(Stored data)
□ □ □ □ □

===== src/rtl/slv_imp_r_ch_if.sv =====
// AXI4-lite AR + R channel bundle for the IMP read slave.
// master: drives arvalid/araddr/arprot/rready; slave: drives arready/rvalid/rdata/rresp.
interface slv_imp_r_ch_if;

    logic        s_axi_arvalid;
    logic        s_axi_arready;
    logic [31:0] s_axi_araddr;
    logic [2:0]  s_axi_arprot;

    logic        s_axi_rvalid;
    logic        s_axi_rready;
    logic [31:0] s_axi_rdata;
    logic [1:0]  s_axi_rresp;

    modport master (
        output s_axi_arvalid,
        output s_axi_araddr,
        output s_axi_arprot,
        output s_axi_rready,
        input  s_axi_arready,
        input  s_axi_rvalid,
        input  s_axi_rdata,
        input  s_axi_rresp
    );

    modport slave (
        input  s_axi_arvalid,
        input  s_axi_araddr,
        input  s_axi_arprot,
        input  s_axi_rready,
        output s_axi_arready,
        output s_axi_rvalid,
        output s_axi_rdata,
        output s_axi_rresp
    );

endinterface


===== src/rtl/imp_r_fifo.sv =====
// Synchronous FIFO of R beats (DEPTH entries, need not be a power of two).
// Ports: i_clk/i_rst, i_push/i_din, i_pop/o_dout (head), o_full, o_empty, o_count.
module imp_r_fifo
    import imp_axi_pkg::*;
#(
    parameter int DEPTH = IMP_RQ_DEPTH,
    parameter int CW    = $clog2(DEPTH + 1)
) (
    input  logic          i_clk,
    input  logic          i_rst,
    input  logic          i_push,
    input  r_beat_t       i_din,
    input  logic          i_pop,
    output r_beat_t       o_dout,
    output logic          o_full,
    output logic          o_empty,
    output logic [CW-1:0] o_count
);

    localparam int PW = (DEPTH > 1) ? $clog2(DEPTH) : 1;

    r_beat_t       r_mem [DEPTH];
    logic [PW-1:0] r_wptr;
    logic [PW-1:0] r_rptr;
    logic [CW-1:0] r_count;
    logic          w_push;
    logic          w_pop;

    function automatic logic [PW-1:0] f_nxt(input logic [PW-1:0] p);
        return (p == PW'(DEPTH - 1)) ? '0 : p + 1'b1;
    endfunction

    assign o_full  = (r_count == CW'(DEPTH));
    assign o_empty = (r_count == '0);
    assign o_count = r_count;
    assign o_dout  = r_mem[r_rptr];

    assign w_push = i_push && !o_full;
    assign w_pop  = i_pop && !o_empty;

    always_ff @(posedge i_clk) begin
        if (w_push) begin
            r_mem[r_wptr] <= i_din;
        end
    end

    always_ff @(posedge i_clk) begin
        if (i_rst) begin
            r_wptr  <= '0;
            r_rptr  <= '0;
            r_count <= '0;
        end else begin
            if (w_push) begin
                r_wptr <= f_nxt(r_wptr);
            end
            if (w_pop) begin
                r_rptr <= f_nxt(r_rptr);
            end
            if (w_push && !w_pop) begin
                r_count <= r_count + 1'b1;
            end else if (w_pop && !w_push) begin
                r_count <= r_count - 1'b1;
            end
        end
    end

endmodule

□ □ □ □ □

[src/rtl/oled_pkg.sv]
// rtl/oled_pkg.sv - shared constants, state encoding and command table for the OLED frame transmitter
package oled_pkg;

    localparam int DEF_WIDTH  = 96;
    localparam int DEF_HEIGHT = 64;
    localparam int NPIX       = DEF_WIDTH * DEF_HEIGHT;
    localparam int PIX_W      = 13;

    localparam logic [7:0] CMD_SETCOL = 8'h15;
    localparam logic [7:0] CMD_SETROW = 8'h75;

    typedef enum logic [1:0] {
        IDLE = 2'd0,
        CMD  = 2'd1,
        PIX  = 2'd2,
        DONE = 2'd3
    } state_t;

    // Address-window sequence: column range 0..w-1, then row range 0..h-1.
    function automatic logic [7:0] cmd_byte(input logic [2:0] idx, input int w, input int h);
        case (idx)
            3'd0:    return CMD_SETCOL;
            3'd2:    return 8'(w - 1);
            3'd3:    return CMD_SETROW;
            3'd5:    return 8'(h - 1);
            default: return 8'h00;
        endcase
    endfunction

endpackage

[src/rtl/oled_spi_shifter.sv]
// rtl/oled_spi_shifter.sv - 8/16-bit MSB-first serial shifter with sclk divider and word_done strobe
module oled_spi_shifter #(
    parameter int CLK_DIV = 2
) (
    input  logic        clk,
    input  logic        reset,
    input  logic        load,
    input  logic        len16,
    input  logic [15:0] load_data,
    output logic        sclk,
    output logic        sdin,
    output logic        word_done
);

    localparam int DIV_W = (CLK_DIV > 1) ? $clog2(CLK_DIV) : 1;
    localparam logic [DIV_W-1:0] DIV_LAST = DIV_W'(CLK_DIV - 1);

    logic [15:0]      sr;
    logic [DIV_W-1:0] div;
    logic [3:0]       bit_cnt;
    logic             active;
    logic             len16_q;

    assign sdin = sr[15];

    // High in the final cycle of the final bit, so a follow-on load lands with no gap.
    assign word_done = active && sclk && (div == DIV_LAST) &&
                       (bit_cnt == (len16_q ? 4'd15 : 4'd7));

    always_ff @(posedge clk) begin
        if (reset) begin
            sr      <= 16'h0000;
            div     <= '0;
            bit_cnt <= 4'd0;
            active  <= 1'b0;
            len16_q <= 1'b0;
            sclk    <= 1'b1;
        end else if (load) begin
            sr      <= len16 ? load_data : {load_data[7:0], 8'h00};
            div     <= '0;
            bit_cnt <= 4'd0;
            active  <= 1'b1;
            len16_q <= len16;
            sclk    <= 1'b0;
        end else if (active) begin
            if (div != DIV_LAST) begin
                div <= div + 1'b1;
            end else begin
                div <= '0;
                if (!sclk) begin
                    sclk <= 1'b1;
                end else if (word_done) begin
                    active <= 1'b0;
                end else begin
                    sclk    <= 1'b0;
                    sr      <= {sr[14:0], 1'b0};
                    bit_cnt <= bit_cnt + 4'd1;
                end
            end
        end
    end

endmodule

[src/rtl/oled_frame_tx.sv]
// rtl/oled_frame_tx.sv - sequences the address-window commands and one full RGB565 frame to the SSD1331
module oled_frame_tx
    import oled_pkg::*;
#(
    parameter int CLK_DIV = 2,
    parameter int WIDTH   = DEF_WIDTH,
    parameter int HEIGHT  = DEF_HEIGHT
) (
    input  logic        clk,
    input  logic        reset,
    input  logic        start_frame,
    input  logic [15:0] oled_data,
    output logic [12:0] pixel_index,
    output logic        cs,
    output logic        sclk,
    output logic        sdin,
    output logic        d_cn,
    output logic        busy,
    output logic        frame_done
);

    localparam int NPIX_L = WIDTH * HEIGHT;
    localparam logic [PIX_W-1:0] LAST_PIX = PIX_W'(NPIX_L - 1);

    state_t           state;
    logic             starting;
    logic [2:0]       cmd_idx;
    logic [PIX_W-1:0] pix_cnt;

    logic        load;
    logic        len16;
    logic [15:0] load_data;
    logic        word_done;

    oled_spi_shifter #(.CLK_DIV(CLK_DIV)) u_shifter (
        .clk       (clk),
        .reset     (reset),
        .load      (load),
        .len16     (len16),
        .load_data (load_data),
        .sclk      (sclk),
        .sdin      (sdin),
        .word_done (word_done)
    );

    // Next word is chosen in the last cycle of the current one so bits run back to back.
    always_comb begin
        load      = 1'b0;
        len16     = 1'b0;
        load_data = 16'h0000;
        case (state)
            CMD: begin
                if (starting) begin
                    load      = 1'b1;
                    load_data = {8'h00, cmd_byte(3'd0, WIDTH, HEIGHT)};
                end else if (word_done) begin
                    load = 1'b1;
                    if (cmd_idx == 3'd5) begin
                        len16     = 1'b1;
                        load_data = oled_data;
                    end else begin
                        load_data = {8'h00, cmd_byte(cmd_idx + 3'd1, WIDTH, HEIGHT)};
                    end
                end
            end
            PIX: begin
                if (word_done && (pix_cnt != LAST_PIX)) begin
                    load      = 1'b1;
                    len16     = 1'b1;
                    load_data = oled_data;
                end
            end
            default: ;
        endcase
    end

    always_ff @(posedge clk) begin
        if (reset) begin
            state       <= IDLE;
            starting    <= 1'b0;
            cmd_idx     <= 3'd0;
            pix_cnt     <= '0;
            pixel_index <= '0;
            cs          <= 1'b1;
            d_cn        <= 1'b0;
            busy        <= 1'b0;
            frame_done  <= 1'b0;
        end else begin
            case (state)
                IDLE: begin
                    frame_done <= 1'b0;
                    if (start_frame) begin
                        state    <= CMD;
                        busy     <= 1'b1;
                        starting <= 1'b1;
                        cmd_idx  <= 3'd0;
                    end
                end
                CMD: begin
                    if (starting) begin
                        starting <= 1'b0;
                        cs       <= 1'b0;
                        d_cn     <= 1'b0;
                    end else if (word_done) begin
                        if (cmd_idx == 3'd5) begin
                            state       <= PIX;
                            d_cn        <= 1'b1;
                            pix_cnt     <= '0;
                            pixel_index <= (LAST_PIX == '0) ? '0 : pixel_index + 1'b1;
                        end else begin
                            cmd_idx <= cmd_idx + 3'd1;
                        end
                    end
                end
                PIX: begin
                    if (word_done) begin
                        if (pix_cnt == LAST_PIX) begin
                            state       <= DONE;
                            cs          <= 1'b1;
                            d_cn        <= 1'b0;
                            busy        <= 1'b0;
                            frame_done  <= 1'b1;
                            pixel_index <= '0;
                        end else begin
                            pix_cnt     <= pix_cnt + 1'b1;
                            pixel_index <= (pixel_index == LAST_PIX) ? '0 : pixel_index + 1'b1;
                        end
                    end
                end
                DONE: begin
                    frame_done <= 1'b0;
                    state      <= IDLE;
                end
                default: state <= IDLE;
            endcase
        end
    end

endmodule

□ □ □ □ □

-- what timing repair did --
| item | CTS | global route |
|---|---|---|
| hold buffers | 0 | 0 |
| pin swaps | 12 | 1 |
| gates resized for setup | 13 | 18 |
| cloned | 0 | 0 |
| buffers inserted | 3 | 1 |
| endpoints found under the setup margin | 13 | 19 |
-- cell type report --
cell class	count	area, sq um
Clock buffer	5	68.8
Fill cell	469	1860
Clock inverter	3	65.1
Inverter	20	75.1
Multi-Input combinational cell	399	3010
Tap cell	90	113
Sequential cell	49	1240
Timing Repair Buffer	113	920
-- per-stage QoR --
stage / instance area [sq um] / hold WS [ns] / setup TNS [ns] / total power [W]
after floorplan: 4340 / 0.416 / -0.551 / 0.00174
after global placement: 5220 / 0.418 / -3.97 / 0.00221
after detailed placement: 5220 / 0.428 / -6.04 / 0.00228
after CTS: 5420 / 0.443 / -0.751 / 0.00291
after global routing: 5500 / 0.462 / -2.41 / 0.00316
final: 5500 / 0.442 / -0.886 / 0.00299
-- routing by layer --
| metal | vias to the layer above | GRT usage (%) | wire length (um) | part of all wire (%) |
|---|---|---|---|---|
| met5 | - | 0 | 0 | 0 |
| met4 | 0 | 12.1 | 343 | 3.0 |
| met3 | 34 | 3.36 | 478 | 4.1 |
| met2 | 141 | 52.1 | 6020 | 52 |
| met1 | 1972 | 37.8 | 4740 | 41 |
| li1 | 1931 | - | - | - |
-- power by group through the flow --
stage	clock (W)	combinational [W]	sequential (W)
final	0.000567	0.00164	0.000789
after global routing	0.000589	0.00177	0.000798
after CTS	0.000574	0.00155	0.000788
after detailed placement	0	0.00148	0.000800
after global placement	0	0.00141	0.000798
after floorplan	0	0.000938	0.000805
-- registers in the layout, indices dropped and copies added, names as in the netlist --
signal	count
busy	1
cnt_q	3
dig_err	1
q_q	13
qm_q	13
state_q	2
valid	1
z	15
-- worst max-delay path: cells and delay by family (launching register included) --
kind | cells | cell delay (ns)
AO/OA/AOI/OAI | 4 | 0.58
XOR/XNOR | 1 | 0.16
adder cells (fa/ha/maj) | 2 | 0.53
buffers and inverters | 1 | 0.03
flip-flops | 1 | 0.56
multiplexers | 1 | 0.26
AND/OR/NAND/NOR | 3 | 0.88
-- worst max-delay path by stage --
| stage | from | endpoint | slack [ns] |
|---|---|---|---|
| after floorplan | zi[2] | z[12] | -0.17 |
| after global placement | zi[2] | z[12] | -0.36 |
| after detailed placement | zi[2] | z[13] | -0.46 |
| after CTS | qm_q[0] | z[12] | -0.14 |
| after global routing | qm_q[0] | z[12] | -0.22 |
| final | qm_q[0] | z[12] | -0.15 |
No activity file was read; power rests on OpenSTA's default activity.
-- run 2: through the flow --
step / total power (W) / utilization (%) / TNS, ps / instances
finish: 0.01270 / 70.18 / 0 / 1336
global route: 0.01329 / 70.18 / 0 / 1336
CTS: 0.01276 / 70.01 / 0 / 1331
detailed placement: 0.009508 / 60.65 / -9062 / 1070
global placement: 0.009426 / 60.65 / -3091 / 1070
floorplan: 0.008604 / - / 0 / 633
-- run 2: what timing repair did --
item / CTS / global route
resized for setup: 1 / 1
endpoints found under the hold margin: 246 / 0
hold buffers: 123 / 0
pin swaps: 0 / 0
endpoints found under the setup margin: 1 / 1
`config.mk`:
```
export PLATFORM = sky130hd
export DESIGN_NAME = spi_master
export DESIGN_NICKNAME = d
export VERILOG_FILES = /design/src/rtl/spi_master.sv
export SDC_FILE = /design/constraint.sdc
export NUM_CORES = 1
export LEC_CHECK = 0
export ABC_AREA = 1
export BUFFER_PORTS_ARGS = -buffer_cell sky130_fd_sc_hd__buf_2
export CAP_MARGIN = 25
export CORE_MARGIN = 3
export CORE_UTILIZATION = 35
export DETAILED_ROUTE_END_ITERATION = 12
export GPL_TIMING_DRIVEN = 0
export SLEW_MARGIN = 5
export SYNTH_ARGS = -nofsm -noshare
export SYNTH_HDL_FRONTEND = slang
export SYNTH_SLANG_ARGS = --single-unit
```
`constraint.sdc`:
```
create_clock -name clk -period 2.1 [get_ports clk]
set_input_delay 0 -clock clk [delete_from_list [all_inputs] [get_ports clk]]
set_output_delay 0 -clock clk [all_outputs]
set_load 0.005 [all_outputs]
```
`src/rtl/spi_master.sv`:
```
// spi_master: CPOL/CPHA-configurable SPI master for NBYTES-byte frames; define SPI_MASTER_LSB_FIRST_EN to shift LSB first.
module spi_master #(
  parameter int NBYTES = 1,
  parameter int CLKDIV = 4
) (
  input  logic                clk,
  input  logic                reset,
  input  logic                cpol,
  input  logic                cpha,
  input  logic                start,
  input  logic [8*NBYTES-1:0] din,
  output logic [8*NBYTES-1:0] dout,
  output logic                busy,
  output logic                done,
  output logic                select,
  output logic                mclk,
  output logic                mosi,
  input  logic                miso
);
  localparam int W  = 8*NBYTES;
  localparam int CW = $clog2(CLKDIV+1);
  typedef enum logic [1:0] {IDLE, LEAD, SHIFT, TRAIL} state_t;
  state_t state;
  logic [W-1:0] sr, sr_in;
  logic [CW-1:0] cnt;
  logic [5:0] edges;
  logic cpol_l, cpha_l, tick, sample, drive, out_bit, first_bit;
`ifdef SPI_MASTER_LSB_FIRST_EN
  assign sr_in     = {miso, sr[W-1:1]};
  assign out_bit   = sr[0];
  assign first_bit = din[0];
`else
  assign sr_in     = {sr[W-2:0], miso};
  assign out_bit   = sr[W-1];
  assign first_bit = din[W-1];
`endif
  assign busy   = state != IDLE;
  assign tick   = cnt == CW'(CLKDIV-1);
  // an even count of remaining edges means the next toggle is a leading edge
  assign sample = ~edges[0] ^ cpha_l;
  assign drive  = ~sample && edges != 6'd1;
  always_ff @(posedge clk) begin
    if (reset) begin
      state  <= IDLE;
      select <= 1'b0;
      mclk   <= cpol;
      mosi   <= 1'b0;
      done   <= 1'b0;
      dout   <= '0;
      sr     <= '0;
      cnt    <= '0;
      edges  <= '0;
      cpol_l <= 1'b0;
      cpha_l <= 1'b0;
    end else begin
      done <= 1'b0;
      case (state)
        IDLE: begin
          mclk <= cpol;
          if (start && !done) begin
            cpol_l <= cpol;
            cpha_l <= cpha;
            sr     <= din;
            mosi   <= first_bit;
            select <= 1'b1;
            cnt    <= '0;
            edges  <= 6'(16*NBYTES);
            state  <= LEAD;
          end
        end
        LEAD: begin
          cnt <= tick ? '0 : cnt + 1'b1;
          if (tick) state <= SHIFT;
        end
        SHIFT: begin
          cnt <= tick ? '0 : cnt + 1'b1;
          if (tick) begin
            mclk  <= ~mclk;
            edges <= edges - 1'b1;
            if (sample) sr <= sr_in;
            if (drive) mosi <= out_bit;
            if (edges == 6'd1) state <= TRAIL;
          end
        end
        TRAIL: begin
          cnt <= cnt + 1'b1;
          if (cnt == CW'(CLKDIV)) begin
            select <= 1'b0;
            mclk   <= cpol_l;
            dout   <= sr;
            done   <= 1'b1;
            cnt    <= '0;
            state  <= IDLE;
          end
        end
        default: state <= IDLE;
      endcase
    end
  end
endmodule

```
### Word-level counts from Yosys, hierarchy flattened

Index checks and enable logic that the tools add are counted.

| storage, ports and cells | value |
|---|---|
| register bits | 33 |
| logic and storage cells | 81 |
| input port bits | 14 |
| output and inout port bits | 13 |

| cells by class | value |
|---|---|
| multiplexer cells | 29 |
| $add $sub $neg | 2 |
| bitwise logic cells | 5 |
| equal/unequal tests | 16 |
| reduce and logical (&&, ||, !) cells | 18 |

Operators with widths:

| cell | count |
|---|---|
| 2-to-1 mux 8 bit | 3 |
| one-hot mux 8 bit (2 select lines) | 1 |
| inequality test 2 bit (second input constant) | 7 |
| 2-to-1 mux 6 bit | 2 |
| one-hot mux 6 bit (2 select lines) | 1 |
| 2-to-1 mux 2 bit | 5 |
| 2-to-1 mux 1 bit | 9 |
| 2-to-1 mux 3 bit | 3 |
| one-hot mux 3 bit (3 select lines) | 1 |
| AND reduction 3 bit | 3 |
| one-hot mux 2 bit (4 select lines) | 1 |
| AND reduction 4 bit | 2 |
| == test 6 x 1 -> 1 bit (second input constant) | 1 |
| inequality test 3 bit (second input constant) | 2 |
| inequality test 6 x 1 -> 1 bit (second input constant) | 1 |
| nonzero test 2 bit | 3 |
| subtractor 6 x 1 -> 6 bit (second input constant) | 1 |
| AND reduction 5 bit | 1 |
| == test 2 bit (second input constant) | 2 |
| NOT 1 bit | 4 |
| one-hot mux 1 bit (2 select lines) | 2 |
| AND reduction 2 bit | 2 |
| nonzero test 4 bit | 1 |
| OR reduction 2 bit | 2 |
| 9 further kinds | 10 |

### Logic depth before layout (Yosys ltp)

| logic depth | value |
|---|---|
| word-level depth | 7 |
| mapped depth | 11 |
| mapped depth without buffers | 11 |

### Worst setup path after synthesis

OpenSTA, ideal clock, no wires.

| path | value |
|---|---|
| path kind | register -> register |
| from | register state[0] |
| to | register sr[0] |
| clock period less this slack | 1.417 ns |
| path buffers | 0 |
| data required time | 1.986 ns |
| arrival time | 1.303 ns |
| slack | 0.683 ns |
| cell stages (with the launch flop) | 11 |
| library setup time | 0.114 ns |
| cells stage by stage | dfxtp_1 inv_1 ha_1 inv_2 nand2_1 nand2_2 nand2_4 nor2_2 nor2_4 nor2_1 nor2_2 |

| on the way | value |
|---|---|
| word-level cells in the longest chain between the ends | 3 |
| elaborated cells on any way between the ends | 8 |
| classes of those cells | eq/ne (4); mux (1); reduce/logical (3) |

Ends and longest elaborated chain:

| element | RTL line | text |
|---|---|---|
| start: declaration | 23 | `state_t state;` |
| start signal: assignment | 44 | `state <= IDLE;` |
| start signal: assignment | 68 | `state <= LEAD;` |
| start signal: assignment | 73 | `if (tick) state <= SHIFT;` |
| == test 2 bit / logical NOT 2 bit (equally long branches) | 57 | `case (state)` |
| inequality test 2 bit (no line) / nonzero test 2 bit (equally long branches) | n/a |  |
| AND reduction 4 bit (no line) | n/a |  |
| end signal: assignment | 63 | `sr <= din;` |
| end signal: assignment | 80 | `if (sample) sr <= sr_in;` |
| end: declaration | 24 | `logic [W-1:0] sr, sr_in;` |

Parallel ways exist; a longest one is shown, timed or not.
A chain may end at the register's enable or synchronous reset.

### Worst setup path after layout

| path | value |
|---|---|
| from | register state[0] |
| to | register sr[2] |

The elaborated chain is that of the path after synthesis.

□ □ □ □ □

Problem requirements
Tally up the lines in the data that hold the word "what". Only the total should be given.

Reply
2